In collaboration with Amsterdam-Amstelland police (the Netherlands): the largest regional police force in the Netherlands and one of the first in the world to adopt the Intelligence Led Policing management paradigm.
Domestic violence prevention: In this project we annually analyzed around 20000 statements made by victims of a violent incident to the police using text mining, formal concept analysis and emergent self-organizing maps. In this research project, we were able to expose multiple unknown niche cases, faulty case labelings, early warning indicators, etc. which led to a redefinition of the concept of domestic violence employed by the responsible unit as well as a significant improvement of police training on the subject. Another result of our work was the development of an automated case labeling system which automatically recognizes incoming suspicious cases. Operationalization of the system led to significant time and cost savings and a higher recognition rate, while at the same time false positives were reduced. Our approach outperformed all previous approaches using traditional data mining methods and was the first to make it into operational policing practice.
Identification of human trafficking suspects and victims: In this project we aimed at developing a semi-automated text analysis system which could be used to identify unknown suspects and victims of human trafficking. We initially analyzed 266157 unstructured suspicious activity reports combining text mining and data discovery techniques. Multiple unknown suspects and victims were found, and their social network was further analyzed with our system. Special investigation techniques employed by the police as a result of these findings, resulted in multiple gangs being imprisoned. The system is currently used with success on a daily basis by the anti-human trafficking team for identifying in real time potential suspects and victims from big dynamic text collections.
Terrorism prevention: In the aftermath of the terrorist attacks which happened in Europe since 2004, multiple law enforcement and intelligence services in the Netherlands developed a radicalization model which describes the expected process a potential Jihadist goes through before committing an attack.
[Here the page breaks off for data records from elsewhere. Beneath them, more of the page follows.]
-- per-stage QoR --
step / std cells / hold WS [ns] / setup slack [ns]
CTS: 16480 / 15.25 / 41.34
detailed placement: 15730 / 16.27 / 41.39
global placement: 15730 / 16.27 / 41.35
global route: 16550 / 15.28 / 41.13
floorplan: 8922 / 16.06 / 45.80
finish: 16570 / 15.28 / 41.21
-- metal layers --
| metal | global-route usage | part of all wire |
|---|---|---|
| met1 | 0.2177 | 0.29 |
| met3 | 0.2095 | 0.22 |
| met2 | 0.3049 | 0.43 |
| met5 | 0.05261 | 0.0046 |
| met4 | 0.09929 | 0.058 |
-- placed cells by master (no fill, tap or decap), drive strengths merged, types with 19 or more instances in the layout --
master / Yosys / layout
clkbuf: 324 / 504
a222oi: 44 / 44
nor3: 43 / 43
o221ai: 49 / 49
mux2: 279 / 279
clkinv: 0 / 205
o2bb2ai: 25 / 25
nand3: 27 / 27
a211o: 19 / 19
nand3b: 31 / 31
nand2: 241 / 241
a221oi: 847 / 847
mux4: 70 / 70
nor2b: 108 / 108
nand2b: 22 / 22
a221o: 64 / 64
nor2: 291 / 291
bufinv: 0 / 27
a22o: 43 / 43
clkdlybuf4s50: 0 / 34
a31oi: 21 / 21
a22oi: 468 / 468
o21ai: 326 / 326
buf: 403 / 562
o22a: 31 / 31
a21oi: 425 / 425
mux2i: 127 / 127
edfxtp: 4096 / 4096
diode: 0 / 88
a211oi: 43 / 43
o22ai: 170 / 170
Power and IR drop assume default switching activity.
==> config.mk <==
export PLATFORM = sky130hd
export DESIGN_NAME = axi_stream_insert_header
export DESIGN_NICKNAME = axi_stream_insert_header
export VERILOG_FILES = /design/flow/design.v
export SDC_FILE = /design/flow/constraint.sdc
export NUM_CORES = 4
export LEC_CHECK = 1
export CORE_UTILIZATION = 50
==> constraint.sdc <==
current_design axi_stream_insert_header

set clk_period 7.3
set clk_io_pct 0.2

create_clock -name clk0 -period $clk_period [get_ports {clk}]

set non_clock_inputs [all_inputs -no_clocks]
set_input_delay [expr $clk_period * $clk_io_pct] -clock clk0 $non_clock_inputs
set_output_delay [expr $clk_period * $clk_io_pct] -clock clk0 [all_outputs]
==> run.sh <==
#!/bin/bash
# OpenROAD 26Q1-2900-gdf79404cd8, Yosys 0.63+post, stock flow scripts
make -C /OpenROAD-flow-scripts/flow DESIGN_CONFIG=/design/flow/config.mk WORK_HOME=/design/flow/orfs finish
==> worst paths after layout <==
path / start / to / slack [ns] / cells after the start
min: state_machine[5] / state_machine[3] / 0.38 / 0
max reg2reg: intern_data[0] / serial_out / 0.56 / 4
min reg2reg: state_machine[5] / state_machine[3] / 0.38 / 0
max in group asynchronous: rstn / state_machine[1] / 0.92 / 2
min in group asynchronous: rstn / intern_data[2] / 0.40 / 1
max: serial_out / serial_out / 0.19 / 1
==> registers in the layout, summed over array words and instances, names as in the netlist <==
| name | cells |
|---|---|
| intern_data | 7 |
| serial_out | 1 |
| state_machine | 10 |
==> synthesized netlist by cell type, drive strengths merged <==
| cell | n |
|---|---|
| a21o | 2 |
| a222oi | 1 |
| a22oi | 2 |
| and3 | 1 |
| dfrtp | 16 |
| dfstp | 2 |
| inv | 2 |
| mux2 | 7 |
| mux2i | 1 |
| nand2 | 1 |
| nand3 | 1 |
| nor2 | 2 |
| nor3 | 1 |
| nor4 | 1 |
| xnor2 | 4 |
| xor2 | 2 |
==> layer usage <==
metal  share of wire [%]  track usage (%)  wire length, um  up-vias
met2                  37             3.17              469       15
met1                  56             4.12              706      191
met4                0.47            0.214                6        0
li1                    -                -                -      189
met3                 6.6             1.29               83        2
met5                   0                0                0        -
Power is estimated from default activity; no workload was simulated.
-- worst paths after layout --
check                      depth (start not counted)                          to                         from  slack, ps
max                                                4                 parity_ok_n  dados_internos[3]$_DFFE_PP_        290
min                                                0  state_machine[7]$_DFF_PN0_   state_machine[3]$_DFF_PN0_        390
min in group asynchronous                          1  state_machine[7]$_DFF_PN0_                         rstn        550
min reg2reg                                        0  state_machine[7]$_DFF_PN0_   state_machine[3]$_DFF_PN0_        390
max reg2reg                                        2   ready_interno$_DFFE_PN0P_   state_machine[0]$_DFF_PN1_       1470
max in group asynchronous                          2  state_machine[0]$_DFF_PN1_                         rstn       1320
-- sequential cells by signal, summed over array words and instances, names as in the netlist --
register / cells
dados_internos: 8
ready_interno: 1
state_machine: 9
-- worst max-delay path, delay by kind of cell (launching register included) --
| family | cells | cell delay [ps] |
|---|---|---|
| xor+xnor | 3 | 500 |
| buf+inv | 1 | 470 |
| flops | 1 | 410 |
==> /design/flow/design.v <==
module car_manager (
    input logic clk,                   
    input logic reset,                 
    input logic game_active,  
    input logic [15:0] rand_val,  
    input logic move_up,     
    input logic move_down,   
    input logic move_forward,   
    output logic [9:0] player_x,   
    output logic [8:0] player_y,  
    output logic [9:0] ai1_x,  
    output logic [8:0] ai1_y,  
    output logic [9:0] ai2_x,  
    output logic [8:0] ai2_y,  
    output logic [9:0] ai3_x,  
    output logic [8:0] ai3_y   
);
    parameter player_start_x = 10'd50;
    parameter player_start_y = 9'd120;
    parameter ai1_start_y = 9'd220;
    parameter ai2_start_y = 9'd320;
    parameter ai3_start_y = 9'd420;
    logic [22:0] ai_update_counter;
    parameter ai_update = 23'd5_000_000;
    logic [21:0] player_update_counter;
    parameter player_update = 22'd2_500_000;
    logic move_forward_prev, move_up_prev, move_down_prev;
    logic move_forward_edge, move_up_edge, move_down_edge;
    logic game_active_prev;
    always_ff @(posedge clk) begin
        if (reset) 
		  begin          
            player_x <= player_start_x;
            player_y <= player_start_y;
            ai1_x <= player_start_x;
            ai1_y <= ai1_start_y;
            ai2_x <= player_start_x;
            ai2_y <= ai2_start_y;
            ai3_x <= player_start_x;
            ai3_y <= ai3_start_y;
            ai_update_counter <= 23'd0;
            player_update_counter <= 22'd0;
            move_forward_prev <= 1'b0;
            move_up_prev <= 1'b0;
            move_down_prev <= 1'b0;
            game_active_prev <= 1'b0;
        end 
        else 
		  begin
            game_active_prev <= game_active;
            if (game_active && !game_active_prev) 
				begin
                player_x <= player_start_x;
                player_y <= player_start_y;
                ai1_x <= player_start_x;
                ai1_y <= ai1_start_y;
                ai2_x <= player_start_x;
                ai2_y <= ai2_start_y;
                ai3_x <= player_start_x;
                ai3_y <= ai3_start_y;
                player_update_counter <= 22'd0;
                ai_update_counter <= 23'd0;
            end
            else if (game_active) 
				begin
                move_forward_prev <= move_forward;
                move_up_prev <= move_up;
                move_down_prev <= move_down;
                move_forward_edge <= move_forward && !move_forward_prev;
                move_up_edge <= move_up && !move_up_prev;
                move_down_edge <= move_down && !move_down_prev;
                if (player_update_counter >= player_update - 1) begin
                    player_update_counter <= 22'd0;
                    if (move_forward && player_x < 10'd600)
                        player_x <= player_x + 10'd5;   
                    if (move_up && player_y > 9'd50)
                        player_y <= player_y - 9'd5;    
                    if (move_down && player_y < 9'd430)
                        player_y <= player_y + 9'd5;    
                end else begin
                    player_update_counter <= player_update_counter + 1;
                end
                if (ai_update_counter >= ai_update - 1) begin
                    ai_update_counter <= 23'd0;
                    if (rand_val[1:0] == 2'b11 && ai1_x < 10'd600)
                        ai1_x <= ai1_x + 10'd10;   
                    if (rand_val[3:2] == 2'b01 && ai1_y > 9'd50)
                        ai1_y <= ai1_y - 9'd5;
                    else if (rand_val[3:2] == 2'b10 && ai1_y < 9'd430)
                        ai1_y <= ai1_y + 9'd5;
                    if (rand_val[5:4] == 2'b11 && ai2_x < 10'd600)
                        ai2_x <= ai2_x + 10'd10;
                    if (rand_val[7:6] == 2'b01 && ai2_y > 9'd50)
                        ai2_y <= ai2_y - 9'd5;
                    else if (rand_val[7:6] == 2'b10 && ai2_y < 9'd430)
                        ai2_y <= ai2_y + 9'd5;
                    if (rand_val[9:8] == 2'b11 && ai3_x < 10'd600)
                        ai3_x <= ai3_x + 10'd10;
                    if (rand_val[11:10] == 2'b01 && ai3_y > 9'd50)
                        ai3_y <= ai3_y - 9'd5;
                    else if (rand_val[11:10] == 2'b10 && ai3_y < 9'd430)
                        ai3_y <= ai3_y + 9'd5;
                end else begin
                    ai_update_counter <= ai_update_counter + 1;
                end
            end
        end
    end
endmodule
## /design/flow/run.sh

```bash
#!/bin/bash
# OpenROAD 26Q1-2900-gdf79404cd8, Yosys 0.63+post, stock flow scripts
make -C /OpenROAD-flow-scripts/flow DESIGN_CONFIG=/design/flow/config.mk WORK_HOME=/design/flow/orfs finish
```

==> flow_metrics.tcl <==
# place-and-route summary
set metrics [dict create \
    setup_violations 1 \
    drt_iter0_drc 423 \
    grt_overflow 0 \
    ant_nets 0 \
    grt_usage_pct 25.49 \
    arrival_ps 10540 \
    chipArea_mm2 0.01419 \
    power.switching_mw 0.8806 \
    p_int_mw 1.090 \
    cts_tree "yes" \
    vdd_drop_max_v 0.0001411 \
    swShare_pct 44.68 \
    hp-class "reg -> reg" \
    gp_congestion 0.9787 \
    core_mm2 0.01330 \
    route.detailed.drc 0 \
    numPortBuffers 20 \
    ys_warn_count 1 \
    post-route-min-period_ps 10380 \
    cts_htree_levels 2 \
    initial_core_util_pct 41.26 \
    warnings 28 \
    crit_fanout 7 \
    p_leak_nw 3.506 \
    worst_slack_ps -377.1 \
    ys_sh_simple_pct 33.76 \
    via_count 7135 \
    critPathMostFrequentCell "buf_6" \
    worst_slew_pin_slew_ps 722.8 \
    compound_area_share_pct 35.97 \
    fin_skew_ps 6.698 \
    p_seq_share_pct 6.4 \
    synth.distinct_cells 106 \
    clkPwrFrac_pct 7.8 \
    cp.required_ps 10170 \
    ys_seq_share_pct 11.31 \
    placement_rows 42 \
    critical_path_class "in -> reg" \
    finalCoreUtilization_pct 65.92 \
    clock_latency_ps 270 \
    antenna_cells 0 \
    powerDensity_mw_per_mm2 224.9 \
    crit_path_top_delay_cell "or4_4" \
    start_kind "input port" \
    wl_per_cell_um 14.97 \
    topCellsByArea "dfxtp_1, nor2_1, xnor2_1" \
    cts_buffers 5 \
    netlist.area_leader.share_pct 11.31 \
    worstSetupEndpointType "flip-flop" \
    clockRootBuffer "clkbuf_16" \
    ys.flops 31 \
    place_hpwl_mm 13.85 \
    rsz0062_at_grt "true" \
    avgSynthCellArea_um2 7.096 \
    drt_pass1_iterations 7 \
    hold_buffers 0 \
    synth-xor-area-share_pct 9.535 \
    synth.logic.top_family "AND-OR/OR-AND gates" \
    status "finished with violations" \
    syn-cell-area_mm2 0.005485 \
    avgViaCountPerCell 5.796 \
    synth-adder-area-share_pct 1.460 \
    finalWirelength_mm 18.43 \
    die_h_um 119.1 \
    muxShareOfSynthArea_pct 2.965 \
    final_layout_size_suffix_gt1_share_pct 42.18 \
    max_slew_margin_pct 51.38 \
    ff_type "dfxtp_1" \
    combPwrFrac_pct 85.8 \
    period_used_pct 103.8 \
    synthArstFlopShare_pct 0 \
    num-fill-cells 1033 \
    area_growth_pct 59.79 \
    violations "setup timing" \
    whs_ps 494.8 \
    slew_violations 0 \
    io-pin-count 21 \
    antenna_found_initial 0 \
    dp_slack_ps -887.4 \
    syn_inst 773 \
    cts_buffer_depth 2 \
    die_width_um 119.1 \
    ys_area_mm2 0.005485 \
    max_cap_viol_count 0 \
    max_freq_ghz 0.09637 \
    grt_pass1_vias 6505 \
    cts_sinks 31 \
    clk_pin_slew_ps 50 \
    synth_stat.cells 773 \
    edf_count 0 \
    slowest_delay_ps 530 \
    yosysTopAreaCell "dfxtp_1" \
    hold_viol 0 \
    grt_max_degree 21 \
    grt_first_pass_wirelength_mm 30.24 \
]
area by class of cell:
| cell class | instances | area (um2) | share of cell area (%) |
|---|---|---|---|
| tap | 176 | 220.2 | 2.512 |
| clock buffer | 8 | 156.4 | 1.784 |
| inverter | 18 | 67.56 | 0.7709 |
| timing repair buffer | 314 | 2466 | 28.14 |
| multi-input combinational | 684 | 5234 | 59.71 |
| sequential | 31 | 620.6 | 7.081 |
`flow/config.mk`:
```
export PLATFORM = sky130hd
export DESIGN_NAME = game_controller
export DESIGN_NICKNAME = game_controller
export VERILOG_FILES = /design/flow/design.v
export SDC_FILE = /design/flow/constraint.sdc
export NUM_CORES = 4
export LEC_CHECK = 1
export CORE_UTILIZATION = 50
```
`flow/constraint.sdc`:
```
current_design game_controller

set clk_period 11.1
set clk_io_pct 0.2

create_clock -name clk0 -period $clk_period [get_ports {clk}]

set non_clock_inputs [all_inputs -no_clocks]
set_input_delay [expr $clk_period * $clk_io_pct] -clock clk0 $non_clock_inputs
set_output_delay [expr $clk_period * $clk_io_pct] -clock clk0 [all_outputs]
```
`flow/design.v`:
```
module game_controller (
    input logic clk,             
    input logic reset,               
    input logic start_key,              
    input logic red_light,   
    input logic player_moved,   
    input logic [9:0] player_x,  
    input logic [9:0] ai1_x,     
    input logic [9:0] ai2_x,     
    input logic [9:0] ai3_x,     
    output logic game_active,    
    output logic [3:0] player_score,   
    output logic [3:0] ai1_score,      
    output logic [3:0] ai2_score,      
    output logic [3:0] ai3_score,      
    output logic [1:0] round_num,    
    output logic show_final_scores,  
    output logic show_start_screen,  
    output logic player_lost,        
    output logic player_blink        
);
    typedef enum logic [2:0] 
	 {
        start_screen,      
        idle,              
        reset_positions,   
        playing,           
        round_end,         
        wait_next_round,   
        game_over          
    } state_t;
    state_t ps, ns;
    parameter finish_line = 10'd580;
    parameter total_rounds = 2'd3;
    logic [26:0] delay_counter;
    parameter round_delay = 27'd100_000_000;
    parameter reset_delay = 27'd2_500_000;
    logic round_winner_recorded;
    logic player_disqualified;
    always_ff @(posedge clk) begin
        if (reset) begin
            ps <= start_screen;
            player_score <= 4'd0;
            ai1_score <= 4'd0;
            ai2_score <= 4'd0;
            ai3_score <= 4'd0;
            round_num <= 2'd1;    
            delay_counter <= 27'd0;
            round_winner_recorded <= 1'b0;
            player_disqualified <= 1'b0;
        end 
		  else 
		  begin
            ps <= ns;
            case (ps)
                start_screen: 
					 begin
                    delay_counter <= 27'd0;
                    round_winner_recorded <= 1'b0;
                    player_disqualified <= 1'b0;
                end
                idle: begin
                    delay_counter <= 27'd0;
                    round_winner_recorded <= 1'b0;
                    player_disqualified <= 1'b0;
                 end
                reset_positions: begin
                    delay_counter <= delay_counter + 1;
                end
                playing: begin
                    delay_counter <= 27'd0;
                    if (red_light && player_moved && !player_disqualified) begin
                        player_disqualified <= 1'b1;
                    end
                    if (!round_winner_recorded) begin
                        if (player_x >= finish_line && !player_disqualified) 
								begin
                            player_score <= player_score + 4'd1;   
                            round_winner_recorded <= 1'b1;  
                        end
                        else if (ai1_x >= finish_line) 
								begin
                            ai1_score <= ai1_score + 4'd1;
                            round_winner_recorded <= 1'b1;
                        end
                        else if (ai2_x >= finish_line) begin
                            ai2_score <= ai2_score + 4'd1;
                            round_winner_recorded <= 1'b1;
                        end
                        else if (ai3_x >= finish_line) begin
                            ai3_score <= ai3_score + 4'd1;
                            round_winner_recorded <= 1'b1;
                        end
                     end
                end
                round_end: begin
                    delay_counter <= delay_counter + 1;
                end
                wait_next_round: begin
                    if (round_num < total_rounds)
                        round_num <= round_num + 1;
                    delay_counter <= 27'd0;
                    round_winner_recorded <= 1'b0;
                    player_disqualified <= 1'b0;
                end
                game_over: 
					 begin
                end
            endcase
        end
    end
    always_comb begin
        ns = ps;
        case (ps)
            start_screen: begin
                if (!start_key)
                    ns = idle;
             end
            idle: begin
                if (!start_key)
                    ns = reset_positions;
            end
            reset_positions: begin
                if (delay_counter >= reset_delay)
                    ns = playing;
            end
            playing: 
				begin
                if (round_winner_recorded)
                    ns = round_end;
            end
            round_end: begin
                if (delay_counter >= round_delay) begin
                    if (round_num >= total_rounds)
                        ns = game_over;  
                    else
                        ns = wait_next_round;   
                end
            end
            wait_next_round: 
				begin
                ns = idle;
            end
            game_over: begin
            end
        endcase
    end
    assign game_active = (ps == reset_positions) || (ps == playing);
    assign show_final_scores = (ps == game_over);
    assign show_start_screen = (ps == start_screen);
    assign player_lost = player_disqualified;
    assign player_blink = player_disqualified && (delay_counter < 27'd25_000_000) && 
                          (((delay_counter / 27'd12_500_000) % 2) == 0);
endmodule  
```
module openNocTop #(parameter X=2,Y=2,data_width=32, x_size=1, y_size=1,total_width=(x_size+y_size+data_width),sw_no=X*Y)
(
input wire clk,
input wire rstn,
input wire [(X*Y)-1:0] r_valid_pe,
input wire [(total_width*X*Y)-1:0] r_data_pe,
output wire [(X*Y)-1:0] r_ready_pe,
output wire [(X*Y)-1:0] w_valid_pe,
output wire [(total_width*X*Y)-1:0] w_data_pe
);
wire  r_ready_r[X*Y-1:0];
wire  r_ready_t[X*Y-1:0];
wire  r_valid_l[X*Y-1:0];
wire  r_valid_b[X*Y-1:0];
wire  w_ready_l[X*Y-1:0];
wire  w_ready_b[X*Y-1:0];
wire  w_valid_r[X*Y-1:0];
wire  w_valid_t[X*Y-1:0];
wire [total_width-1:0]  w_data_r[X*Y-1:0];
wire [total_width-1:0]  w_data_t[X*Y-1:0];
generate
genvar x, y; 
for (x=0;x<X;x=x+1) begin:xs
   for (y=0; y<Y; y=y+1) begin:ys
      if(x==0 & y==0)
	     begin: instnce
		     nbyn #(.x_coord(x),.y_coord(y),.X(X),.Y(Y),.data_width(data_width), .x_size(x_size), .y_size(y_size),.total_width(total_width))
			   nbyn_instance(
			         .clk(clk), 
			         .rstn(rstn),     
                     .i_ready_r(r_ready_r[(y*X)+x]),    
			         .i_ready_t(r_ready_t[(y*X)+x]), 
					 .i_valid_l(w_valid_r[(y*X)+x+X-1]), 
					 .i_valid_b(w_valid_t[(y*X)+x+(Y-1)*X]), 
					 .i_valid_pe(r_valid_pe[x+X*y:x+X*y]),
					 .o_ready_l(r_ready_r[(y*X)+x+X-1]),	 
					 .o_ready_b(r_ready_t[(y*X)+x+(Y-1)*X]), 
                     .o_ready_pe(r_ready_pe[x+X*y:x+X*y]),					 
					 .o_valid_r(w_valid_r[y*X+x]), 
					 .o_valid_t(w_valid_t[y*X+x]), 
					 .o_valid_pe(w_valid_pe[x+X*y:x+X*y]),
					 .i_data_l(w_data_r[(y*X)+x+X-1]),	 
                     .i_data_b(w_data_t[(y*X)+x+(Y-1)*X]), 
                     .o_data_r(w_data_r[y*X+x]), 
                     .o_data_t(w_data_t[y*X+x]), 
					 .i_data_pe(r_data_pe[(total_width*x)+(total_width*X*y)+:total_width]),
					 .o_data_pe(w_data_pe[(total_width*x)+(total_width*X*y)+:total_width])
					 );
		 end
       else if(x!=0 & y==0)
	     begin: instnce
              nbyn #(.x_coord(x),.y_coord(y),.X(X),.Y(Y),.data_width(data_width), .x_size(x_size), .y_size(y_size),.total_width(total_width))
			     nbyn_instance(		  
			         .clk(clk), 
			         .rstn(rstn),     
                     .i_ready_r(r_ready_r[(y*X)+x]),     
			         .i_ready_t(r_ready_t[(y*X)+x]),
					 .i_valid_l(w_valid_r[(y*X)+x-1]),		 
					 .i_valid_b(w_valid_t[(y*X)+x+(Y-1)*X]),
					 .i_valid_pe(r_valid_pe[x+X*y:x+X*y]),
					 .o_ready_l(r_ready_r[(y*X)+x-1]),		 
					 .o_ready_b(r_ready_t[(y*X)+x+(Y-1)*X]),
					 .o_ready_pe(r_ready_pe[x+X*y:x+X*y]),
					 .o_valid_r(w_valid_r[(y*X)+x]),					  
					 .o_valid_t(w_valid_t[(y*X)+x]),
                     .o_valid_pe(w_valid_pe[x+X*y:x+X*y]),					 
					 .i_data_l(w_data_r[(y*X)+x-1]),			 
                     .i_data_b(w_data_t[(y*X)+x+(Y-1)*X]),
                     .o_data_r(w_data_r[(y*X)+x]),
                     .o_data_t(w_data_t[(y*X)+x]),
					 .i_data_pe(r_data_pe[(total_width*x)+(total_width*X*y)+:total_width]),
					 .o_data_pe(w_data_pe[(total_width*x)+(total_width*X*y)+:total_width]));
		 end
      else if(x==0 & y!=0 )
	     begin: instnce
		     nbyn #(.x_coord(x),.y_coord(y),.X(X),.Y(Y),.data_width(data_width), .x_size(x_size), .y_size(y_size),.total_width(total_width))
			    nbyn_instance(
			         .clk(clk),   
			         .rstn(rstn),   
                     .i_ready_r(r_ready_r[(y*X)+x]),     
			         .i_ready_t(r_ready_t[(y*X)+x]),
					 .i_valid_l(w_valid_r[(y*X)+x+X-1]),						  
					 .i_valid_b(w_valid_t[(y*X)+x-X]), 
                     .i_valid_pe(r_valid_pe[x+X*y:x+X*y]),					 
					 .o_ready_l(r_ready_r[(y*X)+x+X-1]),						  
					 .o_ready_b(r_ready_t[(y*X)+x-X]), 
					 .o_ready_pe(r_ready_pe[x+X*y:x+X*y]),
					 .o_valid_r(w_valid_r[(y*X)+x]),						  
					 .o_valid_t(w_valid_t[(y*X)+x]),
					   .o_valid_pe(w_valid_pe[x+X*y:x+X*y]),	
					 .i_data_l(w_data_r[(y*X)+x+X-1]),						 
                     .i_data_b(w_data_t[(y*X)+x-X]),
                     .o_data_r(w_data_r[(y*X)+x]),
                     .o_data_t(w_data_t[(y*X)+x]),
					 .i_data_pe(r_data_pe[(total_width*x)+(total_width*X*y)+:total_width]),
					 .o_data_pe(w_data_pe[(total_width*x)+(total_width*X*y)+:total_width]))
					 ;
		 end		 
      else if(x!=0 & y!=0)
	     begin: instnce
		     nbyn #(.x_coord(x),.y_coord(y),.X(X),.Y(Y),.data_width(data_width), .x_size(x_size), .y_size(y_size),.total_width(total_width))
			    nbyn_instance(
			         .clk(clk),
			         .rstn(rstn),      
                     .i_ready_r(r_ready_r[(y*X)+x]),     
			         .i_ready_t(r_ready_t[(y*X)+x]),
					 .i_valid_l(w_valid_r[(y*X)+x-1]),						  
					 .i_valid_b(w_valid_t[(y*X)+x-X]),
					 .i_valid_pe(r_valid_pe[x+X*y:x+X*y]),	
					 .o_ready_l(r_ready_r[(y*X)+x-1]),						  
					 .o_ready_b(r_ready_t[(y*X)+x-X]),
					 .o_ready_pe(r_ready_pe[x+X*y:x+X*y]),
					 .o_valid_r(w_valid_r[(y*X)+x]),						  
					 .o_valid_t(w_valid_t[(y*X)+x]),
				     .o_valid_pe(w_valid_pe[x+X*y:x+X*y]),
					 .i_data_l(w_data_r[(y*X)+x-1]),						 
                     .i_data_b(w_data_t[(y*X)+x-X]),
                     .o_data_r(w_data_r[(y*X)+x]),
                     .o_data_t(w_data_t[(y*X)+x]),
					 .i_data_pe(r_data_pe[(total_width*x)+(total_width*X*y)+:total_width]),
					 .o_data_pe(w_data_pe[(total_width*x)+(total_width*X*y)+:total_width]));
		    end
	    end
      end			
endgenerate 
endmodule
### flow/config.mk
export PLATFORM = sky130hd
export DESIGN_NAME = Top
export DESIGN_NICKNAME = Top
export VERILOG_FILES = /design/flow/design.v
export SDC_FILE = /design/flow/constraint.sdc
export NUM_CORES = 4
export LEC_CHECK = 1
export CORE_UTILIZATION = 50
### flow/constraint.sdc
current_design Top

set clk_period 8.0
set clk_io_pct 0.2

create_clock -name clk0 -period $clk_period [get_ports {clk}]

set non_clock_inputs [all_inputs -no_clocks]
set_input_delay [expr $clk_period * $clk_io_pct] -clock clk0 $non_clock_inputs
set_output_delay [expr $clk_period * $clk_io_pct] -clock clk0 [all_outputs]
### flow/design.v
`timescale 1ns / 1ps
module Booth_Encoder(input [2:0] multiplicand,
                     input [7:0]A_ff , 
                     output [8:0]PP ,
                     output reg sign);
    reg [8:0]PP_temp;
    always@(*) begin
        case(multiplicand)
            3'b000: begin PP_temp = 9'b0; sign = 0; end
            3'b001: begin PP_temp = {A_ff[7] , A_ff}; sign = 0; end
            3'b010: begin PP_temp = {A_ff[7] , A_ff}; sign = 0; end
            3'b011: begin PP_temp = {A_ff , 1'b0}; sign = 0; end
            3'b100: begin PP_temp = {~A_ff, 1'b1}; sign = 1; end
            3'b101: begin PP_temp = {~A_ff[7] , ~A_ff}; sign = 1; end
            3'b110: begin PP_temp = {~A_ff[7] , ~A_ff}; sign = 1; end
            3'b111: begin PP_temp = 9'b0; sign = 0; end
        endcase
    end       
    assign PP = PP_temp;                                                         
endmodule
`timescale 1ns / 1ps
module CLA (
    input [15:0] A,
    input [15:0] B,
    input Cin,
    output [15:0] Sum
);
    wire [3:0] P_block, G_block; 
    wire [3:0] C_lookahead;      
    assign C_lookahead[0] = Cin;
    cla_4bit cla0 (
        .a(A[3:0]), .b(B[3:0]), .cin(C_lookahead[0]), 
        .sum(Sum[3:0]), .p_group(P_block[0]), .g_group(G_block[0])
    );
    cla_4bit cla1 (
        .a(A[7:4]), .b(B[7:4]), .cin(C_lookahead[1]), 
        .sum(Sum[7:4]), .p_group(P_block[1]), .g_group(G_block[1])
    );
    cla_4bit cla2 (
        .a(A[11:8]), .b(B[11:8]), .cin(C_lookahead[2]), 
        .sum(Sum[11:8]), .p_group(P_block[2]), .g_group(G_block[2])
    );
    cla_4bit cla3 (
        .a(A[15:12]), .b(B[15:12]), .cin(C_lookahead[3]), 
        .sum(Sum[15:12]), .p_group(P_block[3]), .g_group(G_block[3])
    );
    assign C_lookahead[1] = G_block[0] | (P_block[0] & C_lookahead[0]);
    assign C_lookahead[2] = G_block[1] | (P_block[1] & G_block[0]) | 
                            (P_block[1] & P_block[0] & C_lookahead[0]);
    assign C_lookahead[3] = G_block[2] | (P_block[2] & G_block[1]) | 
                            (P_block[2] & P_block[1] & G_block[0]) | 
                            (P_block[2] & P_block[1] & P_block[0] & C_lookahead[0]);
    assign Cout           = G_block[3] | (P_block[3] & G_block[2]) | 
                            (P_block[3] & P_block[2] & G_block[1]) | 
                            (P_block[3] & P_block[2] & P_block[1] & G_block[0]) | 
                            (P_block[3] & P_block[2] & P_block[1] & P_block[0] & C_lookahead[0]);
endmodule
We operationalized this model to make it applicable for automatically detecting threats from large quantities of unstructured text. Our system is currently being used for automatically scanning intercepted email traffic, suspicious activity reports, etc. to rapidly identify potential threats to national security.
Automated recognition and analysis of pedophile chat conversations: The goal of this project was to develop a methodology for quickly gaining insight in and flagging escalating chat conversations. The system is currently in use to automatically search through chat conversations found on confiscated computers. Its adoption resulted in significant time and cost savings.
In collaboration with GZA Hospitals, Antwerp (Belgium): a regional hospital group with over 1000 patients beds and one of the first in Belgium to integrate its care with the IT systems of the hospital.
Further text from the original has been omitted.